After a wonderful Italian dinner at
Buca Di Beppo's
, Burt took Paige's elbow and steered her away from his Audi. They walked, hand in hand, the several blocks to Loose Park where he led her to the same bench from which she'd fed the ducks a few weeks ago. Her mind was awhirl with what she'd say later—to let him down gently. All through dinner he'd watched her with a look that shouted, I know what you're thinking and I'll do anything to stop it from happening.
She leaned back and looked up at the cloudless black sky with its thousands of twinkling stars. “Tell me how you became a journalist,” she asked.

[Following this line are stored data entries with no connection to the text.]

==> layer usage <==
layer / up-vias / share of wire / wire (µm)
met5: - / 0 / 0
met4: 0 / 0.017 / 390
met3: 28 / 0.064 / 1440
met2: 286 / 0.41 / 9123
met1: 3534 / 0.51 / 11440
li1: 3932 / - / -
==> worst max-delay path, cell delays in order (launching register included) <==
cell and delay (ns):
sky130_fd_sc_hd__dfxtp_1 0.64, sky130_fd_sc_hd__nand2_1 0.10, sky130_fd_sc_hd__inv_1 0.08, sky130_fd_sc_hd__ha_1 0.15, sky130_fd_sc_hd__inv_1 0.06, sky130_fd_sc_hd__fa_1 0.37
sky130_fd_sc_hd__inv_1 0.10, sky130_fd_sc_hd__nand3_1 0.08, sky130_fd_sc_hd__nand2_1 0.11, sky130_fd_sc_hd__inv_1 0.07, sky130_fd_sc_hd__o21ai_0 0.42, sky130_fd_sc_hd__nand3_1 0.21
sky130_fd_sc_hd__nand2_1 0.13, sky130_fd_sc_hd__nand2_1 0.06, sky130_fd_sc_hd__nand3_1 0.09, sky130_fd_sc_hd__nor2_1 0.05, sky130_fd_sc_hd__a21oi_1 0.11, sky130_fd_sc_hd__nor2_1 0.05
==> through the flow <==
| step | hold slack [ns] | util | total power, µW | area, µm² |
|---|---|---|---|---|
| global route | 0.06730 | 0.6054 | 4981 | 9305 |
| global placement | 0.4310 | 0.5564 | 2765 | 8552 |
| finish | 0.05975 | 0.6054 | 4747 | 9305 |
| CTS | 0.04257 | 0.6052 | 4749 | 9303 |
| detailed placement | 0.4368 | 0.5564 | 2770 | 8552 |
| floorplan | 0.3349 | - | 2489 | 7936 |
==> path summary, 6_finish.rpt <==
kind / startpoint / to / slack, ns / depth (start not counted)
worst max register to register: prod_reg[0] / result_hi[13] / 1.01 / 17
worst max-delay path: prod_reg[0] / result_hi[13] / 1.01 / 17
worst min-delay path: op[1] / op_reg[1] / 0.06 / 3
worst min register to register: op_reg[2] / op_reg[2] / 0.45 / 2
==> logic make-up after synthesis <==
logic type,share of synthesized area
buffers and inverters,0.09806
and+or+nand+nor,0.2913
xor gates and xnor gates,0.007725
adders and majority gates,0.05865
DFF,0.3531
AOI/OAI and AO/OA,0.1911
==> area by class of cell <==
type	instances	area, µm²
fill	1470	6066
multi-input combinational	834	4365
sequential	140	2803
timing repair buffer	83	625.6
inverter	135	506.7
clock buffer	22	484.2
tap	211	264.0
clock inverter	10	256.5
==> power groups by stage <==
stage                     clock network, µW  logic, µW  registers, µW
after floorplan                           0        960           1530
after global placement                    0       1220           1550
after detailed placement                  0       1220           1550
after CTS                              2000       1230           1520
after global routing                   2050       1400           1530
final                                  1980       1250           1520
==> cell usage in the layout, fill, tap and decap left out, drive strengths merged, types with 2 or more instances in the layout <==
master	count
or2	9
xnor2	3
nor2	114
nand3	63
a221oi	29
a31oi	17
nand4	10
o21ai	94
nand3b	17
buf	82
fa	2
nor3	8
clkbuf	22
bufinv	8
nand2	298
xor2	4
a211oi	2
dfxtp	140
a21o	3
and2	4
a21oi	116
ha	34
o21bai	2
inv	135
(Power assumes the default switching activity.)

"Wow. Long time ago. In high school I wrote for the school paper. I did a piece on weather and how it related to the kids’ and the teacher's moods. Got rave reviews. My senior English teacher told me I should be a writer. Since it came easily, and I was always looking for the easy way out, I guess the rest is history. After high school I took a course in journalism at the community college."
"Here in Kansas City?"
"That's K.C to us locals.” He smiled. “About midway through the second year I read an ad in the Star that they were looking for a reporter. I was hired on the first interview and started in the local news department. After four years I got bumped to the national desk. That's where I've been ever since."

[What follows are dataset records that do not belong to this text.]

<file path="src/rtl/multicycle_control_fsm_pkg.sv">
// Shared encodings for the multi-cycle RISC-V control FSM: states, opcodes
// and datapath mux select values.
package multicycle_control_fsm_pkg;

  typedef enum logic [2:0] {
    S_IF     = 3'd0,
    S_ID     = 3'd1,
    S_EX     = 3'd2,
    S_MEM    = 3'd3,
    S_WB     = 3'd4,
    S_BTAKEN = 3'd5,
    S_HALT   = 3'd6
  } state_e;

  localparam logic [6:0] OP_R      = 7'b0110011;
  localparam logic [6:0] OP_IMM    = 7'b0010011;
  localparam logic [6:0] OP_LOAD   = 7'b0000011;
  localparam logic [6:0] OP_STORE  = 7'b0100011;
  localparam logic [6:0] OP_BRANCH = 7'b1100011;
  localparam logic [6:0] OP_JAL    = 7'b1101111;
  localparam logic [6:0] OP_JALR   = 7'b1100111;
  localparam logic [6:0] OP_ECALL  = 7'b1110011;

  typedef enum logic [1:0] {
    SRCB_RS2  = 2'b00,
    SRCB_FOUR = 2'b01,
    SRCB_IMM  = 2'b10
  } alu_src_b_e;

  typedef enum logic [1:0] {
    ALUOP_ADD    = 2'b00,
    ALUOP_BRANCH = 2'b01,
    ALUOP_FUNCT  = 2'b10
  } alu_op_e;

  typedef enum logic [1:0] {
    WB_ALU = 2'b00,
    WB_MDR = 2'b01,
    WB_PC4 = 2'b10
  } wb_sel_e;

  // Opcodes that need an EX step; anything else retires as a NOP in ID.
  function automatic logic needsEx(input logic [6:0] op);
    return (op == OP_R) || (op == OP_IMM) || (op == OP_LOAD) ||
           (op == OP_STORE) || (op == OP_BRANCH) || (op == OP_JAL) ||
           (op == OP_JALR);
  endfunction

endpackage

</file>
<file path="src/rtl/multicycle_perf_counters.sv">
// Free-running cycle and retired-instruction counters; both wrap at 2^CNT_W.
module multicycle_perf_counters #(
  parameter int CNT_W = 32
) (
  input  logic             clk,
  input  logic             reset_n,
  input  logic             cycleInc,
  input  logic             retireInc,
  output logic [CNT_W-1:0] cycleCnt,
  output logic [CNT_W-1:0] instret
);

  always_ff @(posedge clk or negedge reset_n) begin
    if (!reset_n) begin
      cycleCnt <= '0;
      instret  <= '0;
    end else begin
      if (cycleInc)  cycleCnt <= cycleCnt + 1'b1;
      if (retireInc) instret  <= instret + 1'b1;
    end
  end

endmodule

</file>
<file path="src/rtl/multicycle_control_fsm.sv">
// Main IF/ID/EX/MEM/WB control FSM of the multi-cycle core.
// Define MULTICYCLE_PERF_COUNTER_EN to add cycle/instret counter outputs.
module multicycle_control_fsm
  import multicycle_control_fsm_pkg::*;
#(
  parameter int CNT_W = 32
) (
  input  logic             clk,
  input  logic             reset_n,
  input  logic [6:0]       opcode_i,
  input  logic             bcond_i,
  input  logic             ecall_halt_i,
  input  logic             mem_ready_i,
  output logic             pc_write_o,
  output logic             pc_source_o,
  output logic             i_or_d_o,
  output logic             mem_read_o,
  output logic             mem_write_o,
  output logic             ir_write_o,
  output logic             mdr_write_o,
  output logic             alu_src_a_o,
  output logic [1:0]       alu_src_b_o,
  output logic [1:0]       alu_op_o,
  output logic             reg_write_o,
  output logic [1:0]       wb_sel_o,
  output logic             halted_o,
  output logic [2:0]       state_o
`ifdef MULTICYCLE_PERF_COUNTER_EN
  ,
  output logic [CNT_W-1:0] cycle_cnt_o,
  output logic [CNT_W-1:0] instret_o
`endif
);

  state_e     state, nextState;
  logic       pcWrite, pcSource, iOrD, memRead, memWrite, irWrite, mdrWrite;
  logic       srcA, regWrite;
  alu_src_b_e srcB;
  alu_op_e    aluOp;
  wb_sel_e    wbSel;
  logic       halted;

  always_ff @(posedge clk or negedge reset_n) begin
    if (!reset_n) begin
      state  <= S_IF;
      halted <= 1'b0;
    end else begin
      state <= nextState;
      if (nextState == S_HALT) halted <= 1'b1;
    end
  end

  always_comb begin
    nextState = state;
    pcWrite   = 1'b0;
    pcSource  = 1'b0;
    iOrD      = 1'b0;
    memRead   = 1'b0;
    memWrite  = 1'b0;
    irWrite   = 1'b0;
    mdrWrite  = 1'b0;
    srcA      = 1'b0;
    srcB      = SRCB_RS2;
    aluOp     = ALUOP_ADD;
    regWrite  = 1'b0;
    wbSel     = WB_ALU;
    case (state)
      S_IF: begin
        memRead = 1'b1;
        irWrite = mem_ready_i;
        if (mem_ready_i) nextState = S_ID;
      end
      S_ID: begin
        if (opcode_i == OP_ECALL && ecall_halt_i) begin
          nextState = S_HALT;
        end else if (opcode_i == OP_ECALL || !needsEx(opcode_i)) begin
          pcWrite   = 1'b1;
          nextState = S_IF;
        end else begin
          nextState = S_EX;
        end
      end
      S_EX: begin
        case (opcode_i)
          OP_R: begin
            srcA = 1'b1; aluOp = ALUOP_FUNCT; nextState = S_WB;
          end
          OP_IMM: begin
            srcA = 1'b1; srcB = SRCB_IMM; aluOp = ALUOP_FUNCT; nextState = S_WB;
          end
          OP_LOAD, OP_STORE: begin
            srcA = 1'b1; srcB = SRCB_IMM; nextState = S_MEM;
          end
          OP_BRANCH: begin
            srcA  = 1'b1;
            aluOp = ALUOP_BRANCH;
            if (bcond_i) begin
              nextState = S_BTAKEN;
            end else begin
              pcWrite   = 1'b1;
              nextState = S_IF;
            end
          end
          OP_JAL, OP_JALR: begin
            // Link value comes from the PC+4 path while the ALU forms the target.
            srcA      = (opcode_i == OP_JALR);
            srcB      = SRCB_IMM;
            pcWrite   = 1'b1;
            pcSource  = 1'b1;
            regWrite  = 1'b1;
            wbSel     = WB_PC4;
            nextState = S_IF;
          end
          default: begin
            pcWrite   = 1'b1;
            nextState = S_IF;
          end
        endcase
      end
      S_MEM: begin
        iOrD     = 1'b1;
        memRead  = (opcode_i == OP_LOAD);
        memWrite = (opcode_i == OP_STORE);
        if (mem_ready_i) begin
          if (opcode_i == OP_LOAD) begin
            mdrWrite  = 1'b1;
            nextState = S_WB;
          end else begin
            pcWrite   = (opcode_i == OP_STORE);
            nextState = S_IF;
          end
        end
      end
      S_WB: begin
        regWrite  = 1'b1;
        wbSel     = (opcode_i == OP_LOAD) ? WB_MDR : WB_ALU;
        pcWrite   = 1'b1;
        nextState = S_IF;
      end
      S_BTAKEN: begin
        srcB      = SRCB_IMM;
        pcWrite   = 1'b1;
        pcSource  = 1'b1;
        nextState = S_IF;
      end
      S_HALT: nextState = S_HALT;
      default: nextState = S_IF;
    endcase
  end

  // Reset masks every strobe combinationally so an abort writes nothing.
  always_comb begin
    pc_write_o  = reset_n & pcWrite;
    pc_source_o = reset_n & pcSource;
    i_or_d_o    = reset_n & iOrD;
    mem_read_o  = reset_n & memRead;
    mem_write_o = reset_n & memWrite;
    ir_write_o  = reset_n & irWrite;
    mdr_write_o = reset_n & mdrWrite;
    alu_src_a_o = reset_n & srcA;
    alu_src_b_o = reset_n ? srcB  : 2'b00;
    alu_op_o    = reset_n ? aluOp : 2'b00;
    reg_write_o = reset_n & regWrite;
    wb_sel_o    = reset_n ? wbSel : 2'b00;
    state_o     = reset_n ? state : S_IF;
    halted_o    = halted;
  end

`ifdef MULTICYCLE_PERF_COUNTER_EN
  logic enterHalt;
  assign enterHalt = (state != S_HALT) && (nextState == S_HALT);

  multicycle_perf_counters #(.CNT_W(CNT_W)) uPerf (
    .clk       (clk),
    .reset_n   (reset_n),
    .cycleInc  (state != S_HALT),
    .retireInc (pc_write_o | enterHalt),
    .cycleCnt  (cycle_cnt_o),
    .instret   (instret_o)
  );
`endif

endmodule

</file>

"What are you working on now?"
"A piece on Santa Barbara, about the winery there."
"The one just off Route 101?"
Burt threw a quick look her way. “You're familiar with Santa Barbara?"
Paige stood up and stretched, and said without looking at him, “I visited there once. My father was a wine aficionado. We toured a number of wineries when I was fifteen. The Santa Ynez Valley is one of the best wine making areas in the world."
"That's a lot of information from a woman who professes an aversion to learning."
"Some things warrant learning, don't you agree?” She picked up a flat stone from between Burt's Floorsheims and walked to the lakeshore. The wind stirred tiny silver swells that glittered in the light from the pole nearby. Paige cast the stone sideways the way she and her brother did at the family's twelve-room cottage on Lake Powell in Utah. The rock skipped twice and sunk out of sight.
She turned. “Did you visit Santa Barbara to research the winery?"
He leaned forward placing both hands flat on the bench beside him. “As a matter of fact I did, about two months ago."
He came to stand beside her on the shore, but she moved away as though she was headed back to the bench. “The other day you mentioned early retirement. Do you have plans for after that?"
He followed her, using a gentle touch on her elbow to guide her toward the car. “A few. I've vacillated so many times that I keep delaying the actual date. I want to have something lined up. I don't want to sit on my duff waiting for something to fall into my lap. I want to travel, but don't think I'd be able to enjoy it by myself. I want to keep writing. I want to—"
"What do you want to write?"
"I have some ideas for a novel, but right now don't want to stay put to work on it. I thought I might do some travel writing or maybe get a position as a writer with a wine magazine, get paid to travel the wine regions of the world.” He stopped and turned her by the shoulders until they were face to face. “If I had someone to travel with..."
"Me? You barely know me. Why, we haven't even..."
"Don't remind me,” he lamented. “But, I happen to think you're worth waiting for. Would you? Go with me, I mean."
Tell him, she ordered herself.
"I know, I know,” he continued. “Ernie Yates, the lady who never does anything on the spur of the moment."
Tell him now.
"That's what I like about you."
"Is that all?"
Burt put his arm through hers and they ambled along the path toward his car.
Paige shut her apartment door and leaned back against it listening to Burt's retreating footsteps on the stairs. What was wrong with her? Why couldn't she tell him she couldn't see him any more? For some reason, the words would not leave her mouth. Could it be because every time she looked at him Chris’ face appeared? Each time she opened her mouth, Chris's lips smiled, Chris’ mustache twitched, Chris’ arms wrapped around her. Was a phantom Chris better than no Chris at all?